Dorrian, who disclosed this during a news briefing with Pentagon reporters via teleconference from Baghdad, said precision coalition airstrikes in Mosul and other areas around Iraq have continued attacking ISIL leaders who facilitate and command and control the terrorist network.
Dorrian’s remarks was made available to the Correspondent of the News Agency of Nigeria (NAN) by the U.S. Department of Defense.
“The latest examples are three ISIL facilitators and terrorist leaders from occupied cities,” he said, confirming the deaths of Ahmad Abdullah Hamad al-Mahalawi, Abu Turq, and Falah al-Rashidi.
“Al-Rishidi, struck on Dec. 4 in Mosul, Iraq, was an ISIL leader who was involved in ISIL’s use of vehicle bombs in Mosul,” Dorrian said.
“His removal further degrades ISIL’s vehicle bomb threat, which has been the enemy’s weapon of choice for attacking Iraqi security forces and civilians.”
Al-Mahalawi, the spokesman said, was struck on Dec. 21 in Qaim, Iraq, and was a “legacy” al-Qaida in Iraq member serving as an ISIL leader in Qaim.
“His removal will disrupt ISIL’s ability to conduct operations along the Euphrates River Valley,” the colonel said.
“This is significant because as ISIL continues to lose population centers, they want to transition toward spoiler attacks in the outlying areas of Iraq and Syria.
“The loss of Mahalawi degrades ISIL’s ability to make that transition.”
Abu Turq was killed on Dec. 4 in Sharqat, Iraq.
Dorrian described him as an ISIL financial facilitator in Qanfusah, Iraq – about 50 miles southwest of Irbil – who had connections to ISIL leaders and ensured money reached the terrorist group.

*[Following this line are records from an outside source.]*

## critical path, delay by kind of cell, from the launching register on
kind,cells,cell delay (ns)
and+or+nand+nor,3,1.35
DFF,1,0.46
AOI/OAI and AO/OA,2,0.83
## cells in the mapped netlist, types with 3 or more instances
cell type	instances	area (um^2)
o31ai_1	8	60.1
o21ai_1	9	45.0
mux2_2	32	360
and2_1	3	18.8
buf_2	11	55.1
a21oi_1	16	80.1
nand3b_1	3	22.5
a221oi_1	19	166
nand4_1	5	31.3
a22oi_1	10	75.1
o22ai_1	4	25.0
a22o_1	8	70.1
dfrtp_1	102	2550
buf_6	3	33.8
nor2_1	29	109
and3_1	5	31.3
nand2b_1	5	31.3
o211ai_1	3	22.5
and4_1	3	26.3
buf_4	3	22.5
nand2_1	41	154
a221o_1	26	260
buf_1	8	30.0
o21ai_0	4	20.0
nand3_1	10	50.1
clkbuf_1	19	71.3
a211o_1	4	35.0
## config.mk

```make
export PLATFORM = sky130hd
export DESIGN_NAME = cla_adder
export DESIGN_NICKNAME = d
export VERILOG_FILES = /design/src/rtl/cla_adder.sv
export SDC_FILE = /design/constraint.sdc
export NUM_CORES = 1
export LEC_CHECK = 0
export ABC_AREA = 1
export CAP_MARGIN = 25
export CORE_AREA = 2 2 83 85
export CTS_CLUSTER_SIZE = 25
export DETAILED_ROUTE_END_ITERATION = 7
export DIE_AREA = 0 0 85 87
export GPL_TIMING_DRIVEN = 0
export PLACE_DENSITY_LB_ADDON = 0.05
export SYNTH_ARGS = -nofsm -noshare
export SYNTH_HDL_FRONTEND = slang
export SYNTH_SLANG_ARGS = --single-unit
```

## constraint.sdc

```tcl
create_clock -name clk -period 0.8 [get_ports clk]
set_input_delay 0.16 -clock clk [delete_from_list [all_inputs] [get_ports clk]]
set_output_delay 0.16 -clock clk [all_outputs]
set_load 0.01 [all_outputs]
```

“He was killed by an airstrike while fighting from a rooftop position in Sharqat, where he and several other fighters were moving a heavy weapon to fire upon partner forces.
“His removal increases pressure on the ISIL financial network, which is already severely disrupted by several hundred strikes on oil infrastructure and bulk cache sites,” he said.
In Syria, more than 100 airstrikes have occurred in the Tabqa Dam area, about 25 miles west of Raqqa, killing many ISIL fighters, including Abu Jandal al-Kuwaiti, Dorrian said.
He added, “Kuwaiti, a prominent foreign fighter and leader, had been sent to improve ISIL’s control in the region in the face of the Syrian Democratic Forces (SDF)’ advance.”
He also said that ISIL was unable to replace fighters and supplies.
Overall, the spokesman said, the coalition-backed battles to regain Raqqa, Syria and Mosul, Iraq from ISIL control have weakened thee enemy’s ability to bring in replacement fighters and supplies.